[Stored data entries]
((

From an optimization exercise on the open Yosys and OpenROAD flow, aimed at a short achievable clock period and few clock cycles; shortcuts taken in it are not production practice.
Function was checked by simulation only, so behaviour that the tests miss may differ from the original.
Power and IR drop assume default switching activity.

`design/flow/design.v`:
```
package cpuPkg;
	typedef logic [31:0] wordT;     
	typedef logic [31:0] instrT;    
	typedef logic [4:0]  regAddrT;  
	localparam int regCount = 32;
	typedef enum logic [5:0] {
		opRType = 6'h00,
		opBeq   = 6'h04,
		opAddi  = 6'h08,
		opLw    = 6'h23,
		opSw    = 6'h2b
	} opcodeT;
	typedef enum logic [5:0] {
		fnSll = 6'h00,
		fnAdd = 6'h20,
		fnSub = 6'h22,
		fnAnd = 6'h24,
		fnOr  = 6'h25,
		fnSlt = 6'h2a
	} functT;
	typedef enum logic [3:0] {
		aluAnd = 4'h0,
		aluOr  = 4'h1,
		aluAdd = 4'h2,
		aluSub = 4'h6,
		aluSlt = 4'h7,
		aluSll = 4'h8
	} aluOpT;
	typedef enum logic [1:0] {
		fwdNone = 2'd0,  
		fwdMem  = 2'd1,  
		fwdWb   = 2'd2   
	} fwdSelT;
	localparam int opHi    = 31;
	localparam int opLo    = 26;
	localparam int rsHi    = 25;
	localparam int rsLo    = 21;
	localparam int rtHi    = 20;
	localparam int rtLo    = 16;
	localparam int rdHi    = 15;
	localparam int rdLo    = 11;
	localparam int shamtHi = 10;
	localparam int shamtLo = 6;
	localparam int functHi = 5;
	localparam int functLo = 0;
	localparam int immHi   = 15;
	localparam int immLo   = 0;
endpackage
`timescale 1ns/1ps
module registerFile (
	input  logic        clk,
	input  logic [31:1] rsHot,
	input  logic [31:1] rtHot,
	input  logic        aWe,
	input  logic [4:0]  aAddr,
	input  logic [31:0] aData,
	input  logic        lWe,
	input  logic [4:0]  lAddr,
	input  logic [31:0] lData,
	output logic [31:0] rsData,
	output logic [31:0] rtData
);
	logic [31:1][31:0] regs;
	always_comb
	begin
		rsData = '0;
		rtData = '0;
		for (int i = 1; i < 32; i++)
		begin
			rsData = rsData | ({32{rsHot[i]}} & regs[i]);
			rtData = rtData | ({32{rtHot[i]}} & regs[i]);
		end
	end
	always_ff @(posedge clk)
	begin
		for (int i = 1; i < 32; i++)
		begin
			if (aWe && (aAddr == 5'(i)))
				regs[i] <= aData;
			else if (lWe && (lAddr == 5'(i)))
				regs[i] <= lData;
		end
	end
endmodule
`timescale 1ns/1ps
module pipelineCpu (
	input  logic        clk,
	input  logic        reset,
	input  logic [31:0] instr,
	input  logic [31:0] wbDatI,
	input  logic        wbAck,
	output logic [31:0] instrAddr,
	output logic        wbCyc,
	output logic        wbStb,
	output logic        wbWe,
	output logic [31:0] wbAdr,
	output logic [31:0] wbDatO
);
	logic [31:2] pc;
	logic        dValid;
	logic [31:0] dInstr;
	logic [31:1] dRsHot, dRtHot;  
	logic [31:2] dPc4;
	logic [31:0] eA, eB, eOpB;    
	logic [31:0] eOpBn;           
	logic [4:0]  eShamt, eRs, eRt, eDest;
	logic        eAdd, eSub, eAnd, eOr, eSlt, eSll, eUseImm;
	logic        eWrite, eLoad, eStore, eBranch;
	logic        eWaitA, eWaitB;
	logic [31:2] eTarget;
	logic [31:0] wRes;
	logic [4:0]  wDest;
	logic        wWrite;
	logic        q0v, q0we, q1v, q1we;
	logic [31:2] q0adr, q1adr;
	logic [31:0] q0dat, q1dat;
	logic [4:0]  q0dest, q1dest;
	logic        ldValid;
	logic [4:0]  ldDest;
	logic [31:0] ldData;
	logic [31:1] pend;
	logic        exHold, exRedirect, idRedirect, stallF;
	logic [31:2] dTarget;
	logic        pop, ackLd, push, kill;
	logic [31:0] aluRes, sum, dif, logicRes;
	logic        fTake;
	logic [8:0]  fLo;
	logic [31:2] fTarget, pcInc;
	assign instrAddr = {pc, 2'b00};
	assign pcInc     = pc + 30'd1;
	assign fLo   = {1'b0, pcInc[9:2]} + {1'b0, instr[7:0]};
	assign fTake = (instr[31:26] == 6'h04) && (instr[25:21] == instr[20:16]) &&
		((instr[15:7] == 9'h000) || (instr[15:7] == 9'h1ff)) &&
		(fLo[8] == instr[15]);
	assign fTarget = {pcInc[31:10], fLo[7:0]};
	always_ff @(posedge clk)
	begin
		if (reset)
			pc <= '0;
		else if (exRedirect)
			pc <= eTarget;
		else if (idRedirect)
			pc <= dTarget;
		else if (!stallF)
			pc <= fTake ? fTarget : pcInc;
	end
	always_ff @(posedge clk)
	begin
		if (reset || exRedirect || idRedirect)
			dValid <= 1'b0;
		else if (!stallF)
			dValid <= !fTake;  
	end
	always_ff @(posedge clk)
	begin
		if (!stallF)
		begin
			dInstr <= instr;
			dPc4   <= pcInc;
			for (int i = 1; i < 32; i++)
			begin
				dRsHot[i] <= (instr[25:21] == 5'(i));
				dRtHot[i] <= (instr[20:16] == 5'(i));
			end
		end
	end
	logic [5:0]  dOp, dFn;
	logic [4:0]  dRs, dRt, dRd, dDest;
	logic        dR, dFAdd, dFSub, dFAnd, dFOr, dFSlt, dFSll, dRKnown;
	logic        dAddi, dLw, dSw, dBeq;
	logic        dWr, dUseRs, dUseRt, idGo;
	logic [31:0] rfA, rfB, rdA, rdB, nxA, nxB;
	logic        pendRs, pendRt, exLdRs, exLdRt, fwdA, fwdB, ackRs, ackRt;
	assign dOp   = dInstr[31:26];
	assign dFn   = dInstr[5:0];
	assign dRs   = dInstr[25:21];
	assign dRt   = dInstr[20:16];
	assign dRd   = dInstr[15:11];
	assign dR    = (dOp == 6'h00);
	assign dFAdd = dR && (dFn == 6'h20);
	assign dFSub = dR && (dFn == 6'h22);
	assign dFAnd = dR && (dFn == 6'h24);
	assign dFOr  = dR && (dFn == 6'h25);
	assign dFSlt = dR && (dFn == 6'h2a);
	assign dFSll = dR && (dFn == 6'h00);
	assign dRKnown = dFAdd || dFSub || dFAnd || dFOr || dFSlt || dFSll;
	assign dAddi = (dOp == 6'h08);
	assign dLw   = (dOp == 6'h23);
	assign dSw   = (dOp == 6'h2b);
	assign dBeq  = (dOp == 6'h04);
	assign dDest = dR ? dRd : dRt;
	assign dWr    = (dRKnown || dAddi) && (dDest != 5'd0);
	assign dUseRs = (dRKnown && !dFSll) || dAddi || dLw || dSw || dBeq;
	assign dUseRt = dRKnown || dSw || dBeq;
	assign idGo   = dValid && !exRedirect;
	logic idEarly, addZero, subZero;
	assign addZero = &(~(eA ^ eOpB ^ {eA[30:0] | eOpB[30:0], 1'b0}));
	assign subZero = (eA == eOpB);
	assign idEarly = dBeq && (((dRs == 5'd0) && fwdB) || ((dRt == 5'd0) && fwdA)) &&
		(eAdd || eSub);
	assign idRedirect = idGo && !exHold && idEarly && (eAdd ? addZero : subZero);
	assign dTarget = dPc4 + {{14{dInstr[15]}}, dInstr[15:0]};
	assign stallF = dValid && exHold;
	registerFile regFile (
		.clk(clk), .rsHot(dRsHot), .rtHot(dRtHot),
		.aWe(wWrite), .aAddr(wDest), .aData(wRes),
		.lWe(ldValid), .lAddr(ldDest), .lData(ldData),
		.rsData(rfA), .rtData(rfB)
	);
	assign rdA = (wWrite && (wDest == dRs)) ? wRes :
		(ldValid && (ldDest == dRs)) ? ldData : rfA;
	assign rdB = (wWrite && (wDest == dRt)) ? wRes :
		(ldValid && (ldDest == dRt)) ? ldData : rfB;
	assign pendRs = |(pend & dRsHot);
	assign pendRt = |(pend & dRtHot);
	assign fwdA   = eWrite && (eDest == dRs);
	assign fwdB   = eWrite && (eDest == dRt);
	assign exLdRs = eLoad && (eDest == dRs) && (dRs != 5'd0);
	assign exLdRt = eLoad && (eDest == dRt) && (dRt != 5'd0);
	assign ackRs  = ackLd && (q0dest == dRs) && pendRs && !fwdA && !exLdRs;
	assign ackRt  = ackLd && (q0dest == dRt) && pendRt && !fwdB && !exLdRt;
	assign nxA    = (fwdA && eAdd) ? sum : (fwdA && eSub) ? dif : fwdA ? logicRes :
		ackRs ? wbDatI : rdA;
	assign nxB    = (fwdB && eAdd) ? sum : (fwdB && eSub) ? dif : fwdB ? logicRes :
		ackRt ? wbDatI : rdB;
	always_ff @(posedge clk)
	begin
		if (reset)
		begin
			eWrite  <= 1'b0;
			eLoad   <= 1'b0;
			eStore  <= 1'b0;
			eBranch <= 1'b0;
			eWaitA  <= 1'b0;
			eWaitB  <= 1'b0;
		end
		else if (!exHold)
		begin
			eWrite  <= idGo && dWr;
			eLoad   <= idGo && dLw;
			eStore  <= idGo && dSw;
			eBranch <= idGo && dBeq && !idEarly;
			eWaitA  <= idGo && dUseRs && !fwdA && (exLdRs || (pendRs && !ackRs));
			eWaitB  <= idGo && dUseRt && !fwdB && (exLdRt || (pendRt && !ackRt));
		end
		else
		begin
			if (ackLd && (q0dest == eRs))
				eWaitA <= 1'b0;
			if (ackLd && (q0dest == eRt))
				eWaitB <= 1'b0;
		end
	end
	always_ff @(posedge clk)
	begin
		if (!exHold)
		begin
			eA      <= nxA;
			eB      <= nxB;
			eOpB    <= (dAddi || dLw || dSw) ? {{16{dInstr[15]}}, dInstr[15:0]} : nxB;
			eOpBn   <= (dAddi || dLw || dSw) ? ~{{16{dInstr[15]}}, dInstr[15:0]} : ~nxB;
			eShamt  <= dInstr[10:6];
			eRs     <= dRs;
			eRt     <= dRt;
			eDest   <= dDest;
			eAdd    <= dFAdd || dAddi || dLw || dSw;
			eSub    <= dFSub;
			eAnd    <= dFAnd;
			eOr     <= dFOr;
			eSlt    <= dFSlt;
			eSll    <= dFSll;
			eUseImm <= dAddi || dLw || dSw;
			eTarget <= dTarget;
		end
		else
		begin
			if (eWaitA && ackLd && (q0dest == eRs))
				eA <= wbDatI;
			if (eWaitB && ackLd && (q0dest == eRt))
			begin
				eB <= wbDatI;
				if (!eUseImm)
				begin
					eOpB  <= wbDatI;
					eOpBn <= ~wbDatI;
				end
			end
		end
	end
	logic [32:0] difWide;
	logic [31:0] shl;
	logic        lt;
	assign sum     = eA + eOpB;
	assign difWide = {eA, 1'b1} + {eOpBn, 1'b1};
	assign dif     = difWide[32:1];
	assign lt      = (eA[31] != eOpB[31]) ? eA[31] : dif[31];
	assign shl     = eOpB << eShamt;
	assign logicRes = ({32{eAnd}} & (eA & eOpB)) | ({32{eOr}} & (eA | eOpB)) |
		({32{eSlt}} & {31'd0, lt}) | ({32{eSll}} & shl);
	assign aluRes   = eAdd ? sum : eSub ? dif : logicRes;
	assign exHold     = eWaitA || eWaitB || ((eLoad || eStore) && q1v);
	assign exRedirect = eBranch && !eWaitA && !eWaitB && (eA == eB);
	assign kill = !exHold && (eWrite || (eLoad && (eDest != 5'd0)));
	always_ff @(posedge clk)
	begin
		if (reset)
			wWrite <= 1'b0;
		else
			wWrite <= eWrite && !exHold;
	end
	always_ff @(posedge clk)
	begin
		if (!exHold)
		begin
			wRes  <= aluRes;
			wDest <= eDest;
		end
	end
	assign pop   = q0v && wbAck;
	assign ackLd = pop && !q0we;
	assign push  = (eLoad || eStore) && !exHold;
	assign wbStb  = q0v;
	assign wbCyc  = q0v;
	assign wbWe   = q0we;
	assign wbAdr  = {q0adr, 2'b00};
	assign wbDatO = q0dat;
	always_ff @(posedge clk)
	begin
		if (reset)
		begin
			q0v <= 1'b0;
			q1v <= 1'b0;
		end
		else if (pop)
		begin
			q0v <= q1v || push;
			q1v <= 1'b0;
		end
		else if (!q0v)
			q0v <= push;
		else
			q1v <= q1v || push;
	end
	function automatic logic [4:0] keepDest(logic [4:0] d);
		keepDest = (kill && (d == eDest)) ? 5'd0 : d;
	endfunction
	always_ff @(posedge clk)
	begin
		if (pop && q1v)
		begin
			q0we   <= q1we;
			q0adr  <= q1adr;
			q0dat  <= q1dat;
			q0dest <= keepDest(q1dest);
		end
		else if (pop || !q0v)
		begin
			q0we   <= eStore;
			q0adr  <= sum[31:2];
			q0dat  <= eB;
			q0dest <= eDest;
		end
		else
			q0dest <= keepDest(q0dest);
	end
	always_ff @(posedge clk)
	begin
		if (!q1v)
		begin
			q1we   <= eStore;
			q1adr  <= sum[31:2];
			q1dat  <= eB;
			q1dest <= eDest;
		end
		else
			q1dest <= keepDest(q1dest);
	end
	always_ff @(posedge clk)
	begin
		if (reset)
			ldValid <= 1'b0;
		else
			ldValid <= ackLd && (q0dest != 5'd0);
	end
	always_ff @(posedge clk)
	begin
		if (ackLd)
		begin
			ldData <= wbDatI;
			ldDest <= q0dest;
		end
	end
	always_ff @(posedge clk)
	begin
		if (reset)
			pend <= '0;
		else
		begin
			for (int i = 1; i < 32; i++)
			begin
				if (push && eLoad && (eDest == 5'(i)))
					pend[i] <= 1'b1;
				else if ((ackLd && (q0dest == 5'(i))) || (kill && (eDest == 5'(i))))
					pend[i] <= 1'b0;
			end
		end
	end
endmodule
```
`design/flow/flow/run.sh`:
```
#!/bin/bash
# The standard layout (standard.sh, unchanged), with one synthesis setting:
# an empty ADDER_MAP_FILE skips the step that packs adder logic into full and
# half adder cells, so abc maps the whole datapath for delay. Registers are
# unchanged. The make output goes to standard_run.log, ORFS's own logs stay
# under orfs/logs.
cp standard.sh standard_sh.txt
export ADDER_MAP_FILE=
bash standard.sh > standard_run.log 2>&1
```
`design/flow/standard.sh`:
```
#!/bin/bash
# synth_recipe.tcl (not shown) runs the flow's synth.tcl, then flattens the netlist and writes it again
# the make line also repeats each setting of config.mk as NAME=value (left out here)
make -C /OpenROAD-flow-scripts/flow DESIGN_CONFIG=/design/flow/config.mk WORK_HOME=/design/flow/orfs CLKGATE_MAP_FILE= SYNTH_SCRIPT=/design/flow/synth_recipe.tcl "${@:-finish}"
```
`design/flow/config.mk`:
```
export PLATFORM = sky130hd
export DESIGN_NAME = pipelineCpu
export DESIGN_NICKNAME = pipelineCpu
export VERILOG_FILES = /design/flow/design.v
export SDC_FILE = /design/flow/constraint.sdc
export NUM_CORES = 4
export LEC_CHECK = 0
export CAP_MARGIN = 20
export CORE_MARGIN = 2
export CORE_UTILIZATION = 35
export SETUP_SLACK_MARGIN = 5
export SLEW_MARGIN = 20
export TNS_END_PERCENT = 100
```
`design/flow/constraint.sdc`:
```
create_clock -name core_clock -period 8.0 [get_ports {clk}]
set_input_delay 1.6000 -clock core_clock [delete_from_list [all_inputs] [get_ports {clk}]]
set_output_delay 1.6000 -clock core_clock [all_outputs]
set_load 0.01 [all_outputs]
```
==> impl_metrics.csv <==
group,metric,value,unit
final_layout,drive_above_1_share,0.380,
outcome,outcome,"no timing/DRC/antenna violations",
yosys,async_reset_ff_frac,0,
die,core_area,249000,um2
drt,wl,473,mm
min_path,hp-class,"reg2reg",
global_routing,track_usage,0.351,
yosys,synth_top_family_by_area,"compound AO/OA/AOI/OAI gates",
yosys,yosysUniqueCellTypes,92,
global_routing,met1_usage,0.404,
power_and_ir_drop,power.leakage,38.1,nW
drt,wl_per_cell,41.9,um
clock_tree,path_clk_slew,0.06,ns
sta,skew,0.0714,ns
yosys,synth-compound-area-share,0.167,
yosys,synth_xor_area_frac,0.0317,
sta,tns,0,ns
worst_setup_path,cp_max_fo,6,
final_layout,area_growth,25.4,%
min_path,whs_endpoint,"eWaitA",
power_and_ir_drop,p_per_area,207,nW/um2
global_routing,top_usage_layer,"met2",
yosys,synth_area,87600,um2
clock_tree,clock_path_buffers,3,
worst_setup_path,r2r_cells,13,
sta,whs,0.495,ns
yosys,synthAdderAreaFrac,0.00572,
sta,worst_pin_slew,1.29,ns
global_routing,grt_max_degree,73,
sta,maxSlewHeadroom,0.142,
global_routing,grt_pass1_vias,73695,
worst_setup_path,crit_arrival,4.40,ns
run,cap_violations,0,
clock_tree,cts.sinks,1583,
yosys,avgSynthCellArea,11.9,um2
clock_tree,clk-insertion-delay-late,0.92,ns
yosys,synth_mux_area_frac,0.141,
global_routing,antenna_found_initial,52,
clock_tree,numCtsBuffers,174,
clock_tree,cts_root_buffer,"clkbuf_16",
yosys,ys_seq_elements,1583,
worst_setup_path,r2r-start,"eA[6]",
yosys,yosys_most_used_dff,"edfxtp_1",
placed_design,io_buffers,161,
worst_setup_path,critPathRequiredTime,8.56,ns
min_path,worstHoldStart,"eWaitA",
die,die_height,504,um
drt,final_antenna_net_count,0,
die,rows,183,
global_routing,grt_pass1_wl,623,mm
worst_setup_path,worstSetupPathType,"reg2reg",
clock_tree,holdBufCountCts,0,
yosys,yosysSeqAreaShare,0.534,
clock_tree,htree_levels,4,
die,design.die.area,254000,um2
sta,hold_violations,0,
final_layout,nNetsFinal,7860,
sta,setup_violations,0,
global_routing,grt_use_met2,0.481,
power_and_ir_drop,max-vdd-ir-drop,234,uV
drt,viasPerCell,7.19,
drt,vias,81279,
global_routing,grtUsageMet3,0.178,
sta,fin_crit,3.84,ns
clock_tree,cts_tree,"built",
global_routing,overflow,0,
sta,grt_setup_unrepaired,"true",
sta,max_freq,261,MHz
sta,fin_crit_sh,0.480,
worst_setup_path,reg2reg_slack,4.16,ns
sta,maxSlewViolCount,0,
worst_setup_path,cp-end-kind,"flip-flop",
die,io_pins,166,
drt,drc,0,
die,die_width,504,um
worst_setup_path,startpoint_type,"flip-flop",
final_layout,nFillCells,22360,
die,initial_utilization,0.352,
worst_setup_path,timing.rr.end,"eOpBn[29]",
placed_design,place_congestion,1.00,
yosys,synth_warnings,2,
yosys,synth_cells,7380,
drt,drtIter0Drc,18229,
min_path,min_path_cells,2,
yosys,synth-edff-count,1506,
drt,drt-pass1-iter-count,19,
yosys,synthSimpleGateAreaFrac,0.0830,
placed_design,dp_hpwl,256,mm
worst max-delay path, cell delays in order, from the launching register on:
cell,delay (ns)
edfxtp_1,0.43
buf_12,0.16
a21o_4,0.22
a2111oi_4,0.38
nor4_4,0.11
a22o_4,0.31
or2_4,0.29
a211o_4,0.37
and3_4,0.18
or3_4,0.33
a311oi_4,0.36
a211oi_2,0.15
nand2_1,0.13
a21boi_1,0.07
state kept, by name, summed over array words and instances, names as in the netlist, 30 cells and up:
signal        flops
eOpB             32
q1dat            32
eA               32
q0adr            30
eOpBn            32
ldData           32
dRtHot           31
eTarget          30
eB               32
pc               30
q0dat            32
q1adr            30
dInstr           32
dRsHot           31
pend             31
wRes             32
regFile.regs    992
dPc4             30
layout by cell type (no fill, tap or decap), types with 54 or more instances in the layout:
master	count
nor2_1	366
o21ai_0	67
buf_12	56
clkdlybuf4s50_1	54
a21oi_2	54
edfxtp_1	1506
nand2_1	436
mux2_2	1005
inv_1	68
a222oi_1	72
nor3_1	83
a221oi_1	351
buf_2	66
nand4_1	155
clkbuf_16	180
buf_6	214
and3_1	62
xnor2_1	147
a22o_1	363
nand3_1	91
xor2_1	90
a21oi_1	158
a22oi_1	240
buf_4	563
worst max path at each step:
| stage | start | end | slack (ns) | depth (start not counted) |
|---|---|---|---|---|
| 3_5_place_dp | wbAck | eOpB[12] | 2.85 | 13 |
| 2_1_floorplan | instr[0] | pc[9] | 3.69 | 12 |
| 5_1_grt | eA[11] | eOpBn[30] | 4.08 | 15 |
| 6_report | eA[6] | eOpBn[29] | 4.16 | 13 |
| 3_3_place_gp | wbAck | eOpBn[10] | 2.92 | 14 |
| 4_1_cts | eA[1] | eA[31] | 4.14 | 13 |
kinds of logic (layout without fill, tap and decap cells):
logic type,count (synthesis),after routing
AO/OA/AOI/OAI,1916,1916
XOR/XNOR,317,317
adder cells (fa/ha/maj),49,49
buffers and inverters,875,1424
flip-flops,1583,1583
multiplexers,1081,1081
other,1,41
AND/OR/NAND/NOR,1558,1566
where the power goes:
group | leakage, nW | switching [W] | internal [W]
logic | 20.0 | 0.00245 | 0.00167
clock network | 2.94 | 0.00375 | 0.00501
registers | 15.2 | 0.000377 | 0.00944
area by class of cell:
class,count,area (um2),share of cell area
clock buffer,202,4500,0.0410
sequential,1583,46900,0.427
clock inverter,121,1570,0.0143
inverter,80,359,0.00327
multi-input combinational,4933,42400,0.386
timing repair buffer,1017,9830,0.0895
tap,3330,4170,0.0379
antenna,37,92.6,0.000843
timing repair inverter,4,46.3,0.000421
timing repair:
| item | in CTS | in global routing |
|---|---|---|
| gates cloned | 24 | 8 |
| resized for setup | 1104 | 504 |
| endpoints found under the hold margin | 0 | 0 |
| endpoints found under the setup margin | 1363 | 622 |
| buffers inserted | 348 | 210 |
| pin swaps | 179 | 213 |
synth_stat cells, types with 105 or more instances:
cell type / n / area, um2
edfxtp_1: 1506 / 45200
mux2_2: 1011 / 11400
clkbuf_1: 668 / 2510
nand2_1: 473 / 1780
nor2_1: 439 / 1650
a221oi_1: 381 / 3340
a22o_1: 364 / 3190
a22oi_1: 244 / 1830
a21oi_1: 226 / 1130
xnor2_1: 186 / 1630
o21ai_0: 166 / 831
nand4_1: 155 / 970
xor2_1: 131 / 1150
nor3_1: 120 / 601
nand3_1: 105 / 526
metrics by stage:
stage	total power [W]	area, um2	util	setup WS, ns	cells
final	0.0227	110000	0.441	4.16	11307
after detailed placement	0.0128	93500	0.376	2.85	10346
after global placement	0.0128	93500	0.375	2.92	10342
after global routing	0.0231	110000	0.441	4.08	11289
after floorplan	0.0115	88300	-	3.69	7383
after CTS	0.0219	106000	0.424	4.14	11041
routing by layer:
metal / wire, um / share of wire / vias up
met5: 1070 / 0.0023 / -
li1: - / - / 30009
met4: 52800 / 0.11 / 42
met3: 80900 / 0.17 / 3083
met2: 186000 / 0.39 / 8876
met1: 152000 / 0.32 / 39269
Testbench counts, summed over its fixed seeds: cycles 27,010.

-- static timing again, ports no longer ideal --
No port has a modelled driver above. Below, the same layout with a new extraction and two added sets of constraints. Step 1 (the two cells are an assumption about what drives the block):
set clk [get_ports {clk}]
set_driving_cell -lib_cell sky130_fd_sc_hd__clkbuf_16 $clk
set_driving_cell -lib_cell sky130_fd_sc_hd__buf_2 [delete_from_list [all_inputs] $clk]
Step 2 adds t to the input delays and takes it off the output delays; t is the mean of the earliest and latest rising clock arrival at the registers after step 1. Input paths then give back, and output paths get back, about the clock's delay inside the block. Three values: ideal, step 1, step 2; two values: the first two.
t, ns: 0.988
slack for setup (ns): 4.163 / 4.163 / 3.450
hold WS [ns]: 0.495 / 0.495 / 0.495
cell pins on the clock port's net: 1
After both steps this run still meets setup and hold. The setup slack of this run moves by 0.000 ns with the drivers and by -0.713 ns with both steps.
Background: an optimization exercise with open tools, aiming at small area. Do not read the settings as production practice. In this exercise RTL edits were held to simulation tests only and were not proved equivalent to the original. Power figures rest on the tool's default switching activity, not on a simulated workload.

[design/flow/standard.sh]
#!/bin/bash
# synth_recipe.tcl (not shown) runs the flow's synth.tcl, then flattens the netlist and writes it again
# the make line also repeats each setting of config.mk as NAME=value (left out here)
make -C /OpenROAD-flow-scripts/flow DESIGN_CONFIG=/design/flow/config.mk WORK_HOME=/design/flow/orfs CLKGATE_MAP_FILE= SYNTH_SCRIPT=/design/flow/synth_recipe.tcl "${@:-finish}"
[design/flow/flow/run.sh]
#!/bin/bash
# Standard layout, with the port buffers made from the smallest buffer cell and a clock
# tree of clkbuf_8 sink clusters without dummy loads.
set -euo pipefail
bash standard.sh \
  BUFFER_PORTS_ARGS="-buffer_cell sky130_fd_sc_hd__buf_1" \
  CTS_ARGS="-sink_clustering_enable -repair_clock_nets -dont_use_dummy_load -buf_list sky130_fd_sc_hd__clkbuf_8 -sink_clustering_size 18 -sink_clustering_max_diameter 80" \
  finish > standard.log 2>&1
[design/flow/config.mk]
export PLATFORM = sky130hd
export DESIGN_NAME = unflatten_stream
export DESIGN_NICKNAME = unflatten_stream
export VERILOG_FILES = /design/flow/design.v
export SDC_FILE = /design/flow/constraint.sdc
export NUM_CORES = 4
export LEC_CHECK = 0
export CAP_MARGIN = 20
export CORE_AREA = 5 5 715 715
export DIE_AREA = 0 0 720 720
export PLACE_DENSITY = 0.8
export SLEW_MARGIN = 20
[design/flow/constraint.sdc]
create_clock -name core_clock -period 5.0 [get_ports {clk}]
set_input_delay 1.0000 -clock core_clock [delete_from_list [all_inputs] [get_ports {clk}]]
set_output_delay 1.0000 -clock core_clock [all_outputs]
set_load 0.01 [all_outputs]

))

About this exercise = Which lines of the records above contain the word "period"? Show each of them.

Answer space =
From an optimization exercise on the open Yosys and OpenROAD flow, aimed at a short achievable clock period and few clock cycles; shortcuts taken in it are not production practice.
create_clock -name core_clock -period 8.0 [get_ports {clk}]
create_clock -name core_clock -period 5.0 [get_ports {clk}]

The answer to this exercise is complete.